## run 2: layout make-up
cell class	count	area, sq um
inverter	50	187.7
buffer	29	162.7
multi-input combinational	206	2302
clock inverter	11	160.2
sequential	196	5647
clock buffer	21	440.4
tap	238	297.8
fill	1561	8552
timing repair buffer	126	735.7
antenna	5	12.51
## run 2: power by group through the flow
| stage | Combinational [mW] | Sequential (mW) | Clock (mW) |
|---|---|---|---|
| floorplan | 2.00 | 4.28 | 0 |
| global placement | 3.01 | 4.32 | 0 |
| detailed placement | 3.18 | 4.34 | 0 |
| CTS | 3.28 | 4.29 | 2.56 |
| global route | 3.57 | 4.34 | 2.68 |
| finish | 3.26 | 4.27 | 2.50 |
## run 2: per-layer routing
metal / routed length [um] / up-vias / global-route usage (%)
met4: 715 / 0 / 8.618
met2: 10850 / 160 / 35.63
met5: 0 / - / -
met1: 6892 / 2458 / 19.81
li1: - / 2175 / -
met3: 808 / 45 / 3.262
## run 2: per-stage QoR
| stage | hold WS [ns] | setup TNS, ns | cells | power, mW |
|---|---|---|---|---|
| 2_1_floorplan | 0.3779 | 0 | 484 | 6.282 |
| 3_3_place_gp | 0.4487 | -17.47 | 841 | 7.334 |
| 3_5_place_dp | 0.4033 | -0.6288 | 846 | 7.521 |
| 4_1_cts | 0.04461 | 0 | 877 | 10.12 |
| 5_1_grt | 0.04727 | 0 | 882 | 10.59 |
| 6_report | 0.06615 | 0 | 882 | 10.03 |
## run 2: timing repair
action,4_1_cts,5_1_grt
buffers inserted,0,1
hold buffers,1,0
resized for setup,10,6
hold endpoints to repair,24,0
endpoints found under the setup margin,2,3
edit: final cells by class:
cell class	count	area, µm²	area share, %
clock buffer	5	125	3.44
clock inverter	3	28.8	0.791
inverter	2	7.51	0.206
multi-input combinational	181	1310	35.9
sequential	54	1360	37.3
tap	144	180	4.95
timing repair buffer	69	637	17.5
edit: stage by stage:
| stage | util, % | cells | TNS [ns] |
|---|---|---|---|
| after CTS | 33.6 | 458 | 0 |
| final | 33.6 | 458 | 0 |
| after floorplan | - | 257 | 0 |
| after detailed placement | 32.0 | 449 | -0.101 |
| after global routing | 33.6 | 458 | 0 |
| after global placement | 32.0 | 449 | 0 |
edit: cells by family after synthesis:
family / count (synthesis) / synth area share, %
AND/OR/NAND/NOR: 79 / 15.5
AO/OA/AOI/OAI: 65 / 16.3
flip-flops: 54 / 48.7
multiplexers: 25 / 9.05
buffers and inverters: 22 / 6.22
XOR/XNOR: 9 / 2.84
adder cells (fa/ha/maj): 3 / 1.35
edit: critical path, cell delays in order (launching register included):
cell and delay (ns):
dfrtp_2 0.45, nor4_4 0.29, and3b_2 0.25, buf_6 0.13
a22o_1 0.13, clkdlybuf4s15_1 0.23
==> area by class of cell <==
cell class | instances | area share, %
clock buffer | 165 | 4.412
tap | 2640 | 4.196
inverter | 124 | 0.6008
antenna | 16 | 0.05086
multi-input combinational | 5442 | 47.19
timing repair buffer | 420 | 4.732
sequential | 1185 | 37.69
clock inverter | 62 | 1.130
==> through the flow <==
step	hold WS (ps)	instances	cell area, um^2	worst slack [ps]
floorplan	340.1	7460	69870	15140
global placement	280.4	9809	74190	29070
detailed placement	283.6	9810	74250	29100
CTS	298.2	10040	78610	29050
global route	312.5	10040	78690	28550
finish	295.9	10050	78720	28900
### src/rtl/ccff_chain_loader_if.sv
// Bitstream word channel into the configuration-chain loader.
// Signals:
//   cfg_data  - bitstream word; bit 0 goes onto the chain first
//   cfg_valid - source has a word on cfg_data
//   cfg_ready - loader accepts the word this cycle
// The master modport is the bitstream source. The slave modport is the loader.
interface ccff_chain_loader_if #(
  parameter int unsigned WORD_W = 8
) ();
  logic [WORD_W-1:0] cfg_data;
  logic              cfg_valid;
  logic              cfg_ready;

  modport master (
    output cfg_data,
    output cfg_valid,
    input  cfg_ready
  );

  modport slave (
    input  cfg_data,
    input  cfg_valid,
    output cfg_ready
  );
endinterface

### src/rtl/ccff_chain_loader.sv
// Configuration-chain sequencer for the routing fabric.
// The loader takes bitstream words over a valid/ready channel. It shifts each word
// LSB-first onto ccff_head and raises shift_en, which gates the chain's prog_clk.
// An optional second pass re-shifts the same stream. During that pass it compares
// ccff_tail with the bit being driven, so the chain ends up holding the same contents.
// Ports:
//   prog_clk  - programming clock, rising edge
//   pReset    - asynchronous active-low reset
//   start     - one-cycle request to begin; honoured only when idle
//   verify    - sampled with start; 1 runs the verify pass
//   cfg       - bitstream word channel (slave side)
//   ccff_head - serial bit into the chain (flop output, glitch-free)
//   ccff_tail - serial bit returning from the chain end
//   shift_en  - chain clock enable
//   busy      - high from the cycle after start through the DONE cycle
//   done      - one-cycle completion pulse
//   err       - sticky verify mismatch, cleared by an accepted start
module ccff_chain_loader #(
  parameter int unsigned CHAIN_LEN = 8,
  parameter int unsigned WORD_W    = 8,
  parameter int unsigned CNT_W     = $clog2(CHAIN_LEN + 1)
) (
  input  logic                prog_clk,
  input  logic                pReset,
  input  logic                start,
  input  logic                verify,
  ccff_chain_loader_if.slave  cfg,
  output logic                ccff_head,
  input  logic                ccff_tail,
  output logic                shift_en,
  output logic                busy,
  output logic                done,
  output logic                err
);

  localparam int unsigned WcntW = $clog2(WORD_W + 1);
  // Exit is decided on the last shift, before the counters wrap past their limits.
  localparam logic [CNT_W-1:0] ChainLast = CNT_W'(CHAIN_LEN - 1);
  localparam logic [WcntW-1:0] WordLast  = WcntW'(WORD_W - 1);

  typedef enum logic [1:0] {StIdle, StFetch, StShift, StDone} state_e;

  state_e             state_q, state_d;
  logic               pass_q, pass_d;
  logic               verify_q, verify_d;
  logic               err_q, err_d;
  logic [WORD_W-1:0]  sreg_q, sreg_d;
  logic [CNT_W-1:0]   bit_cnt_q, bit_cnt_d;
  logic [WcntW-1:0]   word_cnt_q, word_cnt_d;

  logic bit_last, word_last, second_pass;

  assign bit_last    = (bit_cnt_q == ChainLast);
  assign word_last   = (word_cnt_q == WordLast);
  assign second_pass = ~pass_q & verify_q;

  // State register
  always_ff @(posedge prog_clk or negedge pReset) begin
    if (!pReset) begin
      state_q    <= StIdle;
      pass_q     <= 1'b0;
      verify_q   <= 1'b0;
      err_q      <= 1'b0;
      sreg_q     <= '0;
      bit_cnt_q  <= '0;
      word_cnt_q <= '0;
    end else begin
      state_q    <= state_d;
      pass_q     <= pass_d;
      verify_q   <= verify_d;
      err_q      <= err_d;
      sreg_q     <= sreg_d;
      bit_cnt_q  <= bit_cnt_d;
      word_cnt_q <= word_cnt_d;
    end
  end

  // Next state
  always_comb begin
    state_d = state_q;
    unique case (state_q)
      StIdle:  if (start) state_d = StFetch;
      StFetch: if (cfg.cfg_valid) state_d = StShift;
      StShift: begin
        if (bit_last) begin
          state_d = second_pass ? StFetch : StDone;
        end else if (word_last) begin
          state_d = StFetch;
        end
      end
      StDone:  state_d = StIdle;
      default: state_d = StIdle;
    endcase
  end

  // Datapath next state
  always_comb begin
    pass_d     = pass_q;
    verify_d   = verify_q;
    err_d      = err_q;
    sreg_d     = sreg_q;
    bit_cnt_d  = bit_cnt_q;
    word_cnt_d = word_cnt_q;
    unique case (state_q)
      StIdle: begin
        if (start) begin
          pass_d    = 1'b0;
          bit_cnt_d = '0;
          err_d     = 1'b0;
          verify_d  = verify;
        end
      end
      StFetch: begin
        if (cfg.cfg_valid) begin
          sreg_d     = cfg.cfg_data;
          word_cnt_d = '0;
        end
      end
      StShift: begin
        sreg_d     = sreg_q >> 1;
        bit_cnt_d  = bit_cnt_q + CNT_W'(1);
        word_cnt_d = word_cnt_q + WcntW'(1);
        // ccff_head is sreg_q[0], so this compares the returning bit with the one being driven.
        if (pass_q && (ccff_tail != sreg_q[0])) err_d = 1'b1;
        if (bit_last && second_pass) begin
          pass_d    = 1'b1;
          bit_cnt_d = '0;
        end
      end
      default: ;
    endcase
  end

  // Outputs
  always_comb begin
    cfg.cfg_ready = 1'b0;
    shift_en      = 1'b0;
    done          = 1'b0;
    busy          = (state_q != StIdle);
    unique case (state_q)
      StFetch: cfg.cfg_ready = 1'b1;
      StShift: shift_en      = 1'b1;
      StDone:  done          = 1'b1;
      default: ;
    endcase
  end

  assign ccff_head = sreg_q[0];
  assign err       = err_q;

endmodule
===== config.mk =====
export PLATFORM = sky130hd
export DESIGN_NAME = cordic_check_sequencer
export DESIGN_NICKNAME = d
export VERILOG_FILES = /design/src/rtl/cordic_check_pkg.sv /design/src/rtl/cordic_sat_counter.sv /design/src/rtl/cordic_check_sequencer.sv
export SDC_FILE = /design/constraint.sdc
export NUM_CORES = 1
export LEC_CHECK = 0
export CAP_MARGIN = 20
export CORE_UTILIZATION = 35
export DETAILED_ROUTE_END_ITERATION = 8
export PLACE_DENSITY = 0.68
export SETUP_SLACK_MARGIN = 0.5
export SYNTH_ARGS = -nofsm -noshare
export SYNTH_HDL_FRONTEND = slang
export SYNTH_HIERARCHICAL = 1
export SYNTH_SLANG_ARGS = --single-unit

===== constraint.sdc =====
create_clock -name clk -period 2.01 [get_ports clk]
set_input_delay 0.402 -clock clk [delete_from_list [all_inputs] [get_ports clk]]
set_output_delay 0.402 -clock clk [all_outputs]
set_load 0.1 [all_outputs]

------------------------------------------------------------

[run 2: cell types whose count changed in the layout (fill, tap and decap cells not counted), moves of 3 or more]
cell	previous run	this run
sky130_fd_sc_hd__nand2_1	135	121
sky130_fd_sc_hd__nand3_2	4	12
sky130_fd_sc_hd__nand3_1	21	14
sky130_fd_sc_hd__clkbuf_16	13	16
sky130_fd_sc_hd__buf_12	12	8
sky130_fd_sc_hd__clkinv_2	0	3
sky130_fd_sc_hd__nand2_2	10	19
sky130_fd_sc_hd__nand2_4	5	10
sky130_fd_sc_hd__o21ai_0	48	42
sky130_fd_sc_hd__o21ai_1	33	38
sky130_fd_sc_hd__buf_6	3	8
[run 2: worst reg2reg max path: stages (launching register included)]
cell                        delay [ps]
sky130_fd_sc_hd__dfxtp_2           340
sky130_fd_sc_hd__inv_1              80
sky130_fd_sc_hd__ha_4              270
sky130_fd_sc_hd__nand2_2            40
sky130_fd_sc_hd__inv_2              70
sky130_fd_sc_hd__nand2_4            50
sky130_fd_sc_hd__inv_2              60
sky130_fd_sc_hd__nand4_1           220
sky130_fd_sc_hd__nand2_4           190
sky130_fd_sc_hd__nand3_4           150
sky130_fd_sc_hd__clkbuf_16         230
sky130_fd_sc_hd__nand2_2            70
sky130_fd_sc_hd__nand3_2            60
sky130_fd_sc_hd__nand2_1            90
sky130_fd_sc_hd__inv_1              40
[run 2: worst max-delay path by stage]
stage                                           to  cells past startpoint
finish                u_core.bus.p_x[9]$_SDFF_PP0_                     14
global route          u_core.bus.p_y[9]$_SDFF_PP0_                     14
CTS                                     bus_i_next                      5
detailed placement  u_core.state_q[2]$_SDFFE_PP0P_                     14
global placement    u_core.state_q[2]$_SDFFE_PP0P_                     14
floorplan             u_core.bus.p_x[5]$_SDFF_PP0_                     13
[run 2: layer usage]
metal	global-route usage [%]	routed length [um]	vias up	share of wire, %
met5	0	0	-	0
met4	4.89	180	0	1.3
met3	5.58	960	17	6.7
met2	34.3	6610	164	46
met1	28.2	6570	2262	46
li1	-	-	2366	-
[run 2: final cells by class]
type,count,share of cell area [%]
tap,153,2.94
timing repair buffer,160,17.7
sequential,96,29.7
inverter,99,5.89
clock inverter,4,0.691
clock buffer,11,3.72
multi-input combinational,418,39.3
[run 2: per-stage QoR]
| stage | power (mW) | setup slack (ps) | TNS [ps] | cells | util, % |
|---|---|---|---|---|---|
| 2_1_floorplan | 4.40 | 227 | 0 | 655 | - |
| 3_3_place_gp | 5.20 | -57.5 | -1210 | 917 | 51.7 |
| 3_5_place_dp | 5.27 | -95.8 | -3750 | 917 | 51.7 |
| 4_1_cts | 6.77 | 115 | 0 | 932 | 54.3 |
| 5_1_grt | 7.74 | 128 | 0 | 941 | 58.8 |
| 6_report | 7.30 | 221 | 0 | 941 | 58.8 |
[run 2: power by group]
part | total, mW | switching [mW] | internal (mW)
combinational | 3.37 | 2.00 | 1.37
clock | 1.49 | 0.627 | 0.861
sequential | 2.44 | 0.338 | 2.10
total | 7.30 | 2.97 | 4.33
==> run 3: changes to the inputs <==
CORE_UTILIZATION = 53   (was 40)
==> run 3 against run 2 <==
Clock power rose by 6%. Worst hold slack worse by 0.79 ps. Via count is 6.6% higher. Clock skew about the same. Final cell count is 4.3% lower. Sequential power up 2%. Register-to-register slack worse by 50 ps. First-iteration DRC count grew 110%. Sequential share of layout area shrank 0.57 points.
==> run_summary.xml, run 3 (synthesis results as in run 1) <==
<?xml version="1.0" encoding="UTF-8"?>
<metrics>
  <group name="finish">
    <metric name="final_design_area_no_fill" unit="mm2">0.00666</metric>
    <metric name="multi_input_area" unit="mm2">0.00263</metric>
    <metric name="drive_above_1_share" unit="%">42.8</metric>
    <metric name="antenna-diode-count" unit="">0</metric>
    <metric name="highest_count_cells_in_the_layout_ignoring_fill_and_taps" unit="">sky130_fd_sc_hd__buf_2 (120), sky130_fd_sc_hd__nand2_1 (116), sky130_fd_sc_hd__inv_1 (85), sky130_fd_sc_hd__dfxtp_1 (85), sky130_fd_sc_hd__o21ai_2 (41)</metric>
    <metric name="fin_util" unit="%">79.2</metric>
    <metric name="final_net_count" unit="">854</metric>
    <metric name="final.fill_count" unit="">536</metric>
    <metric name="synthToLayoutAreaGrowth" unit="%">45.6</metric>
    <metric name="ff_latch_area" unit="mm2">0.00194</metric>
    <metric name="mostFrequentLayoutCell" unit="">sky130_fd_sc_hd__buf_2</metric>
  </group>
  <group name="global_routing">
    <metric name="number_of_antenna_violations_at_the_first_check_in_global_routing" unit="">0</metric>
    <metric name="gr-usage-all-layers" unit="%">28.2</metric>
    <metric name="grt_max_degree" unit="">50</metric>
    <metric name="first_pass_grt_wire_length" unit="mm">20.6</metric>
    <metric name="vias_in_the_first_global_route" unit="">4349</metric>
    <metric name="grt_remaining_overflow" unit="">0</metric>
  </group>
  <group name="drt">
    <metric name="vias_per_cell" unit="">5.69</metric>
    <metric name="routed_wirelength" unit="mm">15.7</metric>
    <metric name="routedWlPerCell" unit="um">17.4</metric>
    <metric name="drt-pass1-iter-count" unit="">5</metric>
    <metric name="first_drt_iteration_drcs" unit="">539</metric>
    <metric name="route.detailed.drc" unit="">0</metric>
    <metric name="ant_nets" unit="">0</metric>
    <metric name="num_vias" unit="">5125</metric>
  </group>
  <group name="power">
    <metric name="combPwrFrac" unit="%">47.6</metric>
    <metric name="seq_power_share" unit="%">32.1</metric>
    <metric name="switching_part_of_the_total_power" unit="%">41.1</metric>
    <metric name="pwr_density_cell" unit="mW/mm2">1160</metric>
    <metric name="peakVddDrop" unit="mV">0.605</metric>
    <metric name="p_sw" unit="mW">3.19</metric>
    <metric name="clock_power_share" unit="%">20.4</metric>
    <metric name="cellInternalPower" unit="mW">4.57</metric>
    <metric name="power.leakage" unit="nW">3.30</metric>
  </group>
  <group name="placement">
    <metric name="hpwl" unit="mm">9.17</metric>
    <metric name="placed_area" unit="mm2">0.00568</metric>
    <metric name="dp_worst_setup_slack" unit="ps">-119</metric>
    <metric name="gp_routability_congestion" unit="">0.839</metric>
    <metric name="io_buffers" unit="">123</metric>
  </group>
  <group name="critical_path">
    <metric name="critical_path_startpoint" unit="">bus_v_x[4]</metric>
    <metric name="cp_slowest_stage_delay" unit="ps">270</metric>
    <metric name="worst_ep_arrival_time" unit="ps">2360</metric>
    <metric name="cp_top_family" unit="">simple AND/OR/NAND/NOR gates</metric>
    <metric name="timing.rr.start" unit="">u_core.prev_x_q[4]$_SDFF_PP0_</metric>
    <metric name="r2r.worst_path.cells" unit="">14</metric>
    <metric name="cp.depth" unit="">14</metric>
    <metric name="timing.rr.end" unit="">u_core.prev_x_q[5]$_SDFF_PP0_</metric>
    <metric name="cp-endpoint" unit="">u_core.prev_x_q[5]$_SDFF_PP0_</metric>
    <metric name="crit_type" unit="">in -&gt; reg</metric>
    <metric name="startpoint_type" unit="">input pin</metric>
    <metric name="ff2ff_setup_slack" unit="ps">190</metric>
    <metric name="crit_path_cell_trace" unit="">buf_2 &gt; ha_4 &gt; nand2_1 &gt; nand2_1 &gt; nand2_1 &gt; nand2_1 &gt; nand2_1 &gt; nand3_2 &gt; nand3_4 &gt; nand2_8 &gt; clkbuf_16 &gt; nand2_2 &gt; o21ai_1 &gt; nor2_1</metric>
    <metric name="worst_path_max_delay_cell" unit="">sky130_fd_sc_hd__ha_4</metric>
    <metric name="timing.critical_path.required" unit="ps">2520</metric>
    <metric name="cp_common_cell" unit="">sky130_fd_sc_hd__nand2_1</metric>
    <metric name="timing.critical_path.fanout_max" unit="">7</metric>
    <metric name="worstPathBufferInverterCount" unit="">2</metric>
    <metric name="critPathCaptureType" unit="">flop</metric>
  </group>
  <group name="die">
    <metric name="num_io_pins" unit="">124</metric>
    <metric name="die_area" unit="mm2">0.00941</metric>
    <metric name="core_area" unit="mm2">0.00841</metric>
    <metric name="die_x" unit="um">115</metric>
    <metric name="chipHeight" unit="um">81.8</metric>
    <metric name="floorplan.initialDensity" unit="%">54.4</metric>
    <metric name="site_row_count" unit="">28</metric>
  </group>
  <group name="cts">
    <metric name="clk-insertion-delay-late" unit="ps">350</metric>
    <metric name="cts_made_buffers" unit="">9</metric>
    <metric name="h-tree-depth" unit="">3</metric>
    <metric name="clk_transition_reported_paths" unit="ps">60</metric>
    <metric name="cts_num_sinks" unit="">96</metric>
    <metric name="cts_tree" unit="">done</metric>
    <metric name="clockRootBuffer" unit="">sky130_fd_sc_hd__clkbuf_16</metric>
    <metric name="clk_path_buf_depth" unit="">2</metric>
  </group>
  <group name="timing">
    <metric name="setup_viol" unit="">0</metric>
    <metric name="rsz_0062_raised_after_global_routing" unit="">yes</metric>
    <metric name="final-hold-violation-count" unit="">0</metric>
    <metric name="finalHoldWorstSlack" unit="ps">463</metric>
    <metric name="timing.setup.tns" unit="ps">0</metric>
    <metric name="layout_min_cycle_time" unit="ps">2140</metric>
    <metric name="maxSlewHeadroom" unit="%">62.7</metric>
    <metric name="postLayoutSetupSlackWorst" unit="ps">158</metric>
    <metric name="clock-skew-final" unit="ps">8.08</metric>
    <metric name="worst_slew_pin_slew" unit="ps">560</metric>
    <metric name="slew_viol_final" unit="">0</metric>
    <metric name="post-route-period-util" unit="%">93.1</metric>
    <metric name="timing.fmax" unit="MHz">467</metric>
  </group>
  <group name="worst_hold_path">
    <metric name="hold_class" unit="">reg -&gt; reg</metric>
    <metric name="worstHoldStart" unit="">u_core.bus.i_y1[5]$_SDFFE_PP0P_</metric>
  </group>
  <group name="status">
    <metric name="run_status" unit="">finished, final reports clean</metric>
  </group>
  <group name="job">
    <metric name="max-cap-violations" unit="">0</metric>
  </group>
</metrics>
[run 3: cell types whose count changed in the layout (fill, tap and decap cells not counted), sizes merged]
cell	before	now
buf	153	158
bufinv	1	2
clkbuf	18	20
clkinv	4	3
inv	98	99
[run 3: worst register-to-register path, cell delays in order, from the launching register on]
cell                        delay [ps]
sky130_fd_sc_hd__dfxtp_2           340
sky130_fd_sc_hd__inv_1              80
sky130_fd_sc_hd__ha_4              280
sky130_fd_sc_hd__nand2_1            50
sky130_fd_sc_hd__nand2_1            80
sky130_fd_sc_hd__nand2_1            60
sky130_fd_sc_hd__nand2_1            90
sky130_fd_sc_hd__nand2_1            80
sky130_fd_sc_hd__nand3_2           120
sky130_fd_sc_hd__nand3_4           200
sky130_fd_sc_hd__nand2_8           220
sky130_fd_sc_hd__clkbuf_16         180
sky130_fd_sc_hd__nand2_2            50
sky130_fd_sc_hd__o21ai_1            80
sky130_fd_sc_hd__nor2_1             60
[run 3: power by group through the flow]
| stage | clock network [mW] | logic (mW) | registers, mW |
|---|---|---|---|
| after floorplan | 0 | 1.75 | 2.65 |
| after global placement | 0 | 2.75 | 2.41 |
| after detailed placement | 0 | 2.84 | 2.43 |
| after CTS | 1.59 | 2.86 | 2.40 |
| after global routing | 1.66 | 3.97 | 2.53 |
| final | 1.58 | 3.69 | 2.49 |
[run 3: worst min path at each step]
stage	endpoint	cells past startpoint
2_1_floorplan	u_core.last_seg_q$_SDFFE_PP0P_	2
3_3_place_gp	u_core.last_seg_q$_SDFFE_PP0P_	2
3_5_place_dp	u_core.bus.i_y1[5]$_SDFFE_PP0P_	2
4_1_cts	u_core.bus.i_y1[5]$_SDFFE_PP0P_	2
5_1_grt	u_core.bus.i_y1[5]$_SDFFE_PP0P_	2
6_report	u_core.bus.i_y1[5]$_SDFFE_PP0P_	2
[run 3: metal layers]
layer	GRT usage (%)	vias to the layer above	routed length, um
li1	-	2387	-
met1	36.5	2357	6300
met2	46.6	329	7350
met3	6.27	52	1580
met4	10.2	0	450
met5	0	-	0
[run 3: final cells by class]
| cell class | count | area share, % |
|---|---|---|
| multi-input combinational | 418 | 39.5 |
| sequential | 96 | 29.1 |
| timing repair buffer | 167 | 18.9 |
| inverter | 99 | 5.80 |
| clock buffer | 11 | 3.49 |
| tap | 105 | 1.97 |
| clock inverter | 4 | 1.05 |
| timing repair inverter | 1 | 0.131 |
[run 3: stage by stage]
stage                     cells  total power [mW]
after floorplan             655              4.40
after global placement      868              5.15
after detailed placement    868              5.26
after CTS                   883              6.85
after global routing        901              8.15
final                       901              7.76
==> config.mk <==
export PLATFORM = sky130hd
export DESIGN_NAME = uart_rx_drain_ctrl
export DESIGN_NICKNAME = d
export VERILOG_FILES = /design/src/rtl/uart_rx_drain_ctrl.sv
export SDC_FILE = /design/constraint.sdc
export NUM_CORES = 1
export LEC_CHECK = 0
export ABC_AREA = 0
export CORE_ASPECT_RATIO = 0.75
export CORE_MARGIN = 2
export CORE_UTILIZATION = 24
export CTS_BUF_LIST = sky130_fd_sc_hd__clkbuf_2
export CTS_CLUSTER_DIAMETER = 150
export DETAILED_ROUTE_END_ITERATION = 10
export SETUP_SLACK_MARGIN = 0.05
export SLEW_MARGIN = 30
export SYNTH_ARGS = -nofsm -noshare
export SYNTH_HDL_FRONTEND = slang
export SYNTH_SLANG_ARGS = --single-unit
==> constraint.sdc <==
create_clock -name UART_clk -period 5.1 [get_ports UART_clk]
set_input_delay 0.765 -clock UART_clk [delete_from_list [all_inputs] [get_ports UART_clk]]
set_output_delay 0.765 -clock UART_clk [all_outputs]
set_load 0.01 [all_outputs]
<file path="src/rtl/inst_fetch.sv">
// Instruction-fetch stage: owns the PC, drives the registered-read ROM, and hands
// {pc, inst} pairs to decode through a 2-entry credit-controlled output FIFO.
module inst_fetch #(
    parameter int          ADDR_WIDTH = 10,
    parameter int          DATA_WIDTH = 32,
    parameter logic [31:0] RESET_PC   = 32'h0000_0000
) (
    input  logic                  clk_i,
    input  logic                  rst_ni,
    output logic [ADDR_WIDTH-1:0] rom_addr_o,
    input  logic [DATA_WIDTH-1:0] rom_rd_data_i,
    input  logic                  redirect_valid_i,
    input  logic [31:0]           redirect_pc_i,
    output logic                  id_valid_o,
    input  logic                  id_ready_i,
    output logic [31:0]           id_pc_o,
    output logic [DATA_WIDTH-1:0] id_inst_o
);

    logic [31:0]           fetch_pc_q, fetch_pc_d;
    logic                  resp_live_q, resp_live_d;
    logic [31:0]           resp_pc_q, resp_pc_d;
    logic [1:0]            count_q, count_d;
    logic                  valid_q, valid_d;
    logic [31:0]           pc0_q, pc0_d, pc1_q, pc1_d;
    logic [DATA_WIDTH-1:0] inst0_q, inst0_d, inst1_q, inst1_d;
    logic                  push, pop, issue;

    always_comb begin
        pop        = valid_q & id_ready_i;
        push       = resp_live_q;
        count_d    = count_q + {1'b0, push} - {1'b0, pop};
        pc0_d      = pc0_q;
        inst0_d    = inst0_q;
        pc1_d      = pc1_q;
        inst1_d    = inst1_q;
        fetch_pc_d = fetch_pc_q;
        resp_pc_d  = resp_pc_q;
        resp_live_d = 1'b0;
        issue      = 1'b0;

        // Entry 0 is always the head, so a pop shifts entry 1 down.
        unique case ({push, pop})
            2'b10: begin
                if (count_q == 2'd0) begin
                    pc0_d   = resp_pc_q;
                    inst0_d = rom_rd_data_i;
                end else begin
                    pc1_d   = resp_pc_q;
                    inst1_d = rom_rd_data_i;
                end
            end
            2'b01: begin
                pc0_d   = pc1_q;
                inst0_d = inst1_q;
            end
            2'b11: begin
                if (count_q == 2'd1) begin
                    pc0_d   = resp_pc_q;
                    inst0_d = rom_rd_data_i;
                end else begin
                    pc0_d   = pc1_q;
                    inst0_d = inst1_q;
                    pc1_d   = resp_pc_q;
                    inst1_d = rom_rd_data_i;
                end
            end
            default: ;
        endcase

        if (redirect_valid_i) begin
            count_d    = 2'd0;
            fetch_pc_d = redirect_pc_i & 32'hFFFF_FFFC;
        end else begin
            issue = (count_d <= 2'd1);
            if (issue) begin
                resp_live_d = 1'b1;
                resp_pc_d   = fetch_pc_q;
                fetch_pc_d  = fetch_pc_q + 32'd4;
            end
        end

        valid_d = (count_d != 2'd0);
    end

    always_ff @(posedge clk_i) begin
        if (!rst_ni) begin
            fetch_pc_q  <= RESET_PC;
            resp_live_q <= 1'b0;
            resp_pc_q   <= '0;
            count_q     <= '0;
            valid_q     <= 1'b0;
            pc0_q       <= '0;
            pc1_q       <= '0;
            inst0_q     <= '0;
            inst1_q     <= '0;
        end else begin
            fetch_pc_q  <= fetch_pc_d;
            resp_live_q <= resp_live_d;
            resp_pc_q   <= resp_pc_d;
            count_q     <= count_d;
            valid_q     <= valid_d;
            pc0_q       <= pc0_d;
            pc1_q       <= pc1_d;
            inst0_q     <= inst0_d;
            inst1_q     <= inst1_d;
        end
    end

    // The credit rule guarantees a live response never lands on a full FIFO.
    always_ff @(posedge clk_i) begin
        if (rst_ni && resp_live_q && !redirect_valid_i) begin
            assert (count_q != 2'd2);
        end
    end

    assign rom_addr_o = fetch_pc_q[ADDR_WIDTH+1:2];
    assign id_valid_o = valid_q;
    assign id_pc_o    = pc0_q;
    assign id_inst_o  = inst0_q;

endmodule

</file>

------------------------------------------------------------

■ **WORK TASK**
Among the entries above, copy exactly only the lines starting with the one containing "XOR/XNOR: 9 / 2.84" and going through the one containing "area by class", both ends included.

■ **TASK SOLUTION**
XOR/XNOR: 9 / 2.84
adder cells (fa/ha/maj): 3 / 1.35
edit: critical path, cell delays in order (launching register included):
cell and delay (ns):
dfrtp_2 0.45, nor4_4 0.29, and3b_2 0.25, buf_6 0.13
a22o_1 0.13, clkdlybuf4s15_1 0.23
==> area by class of cell <==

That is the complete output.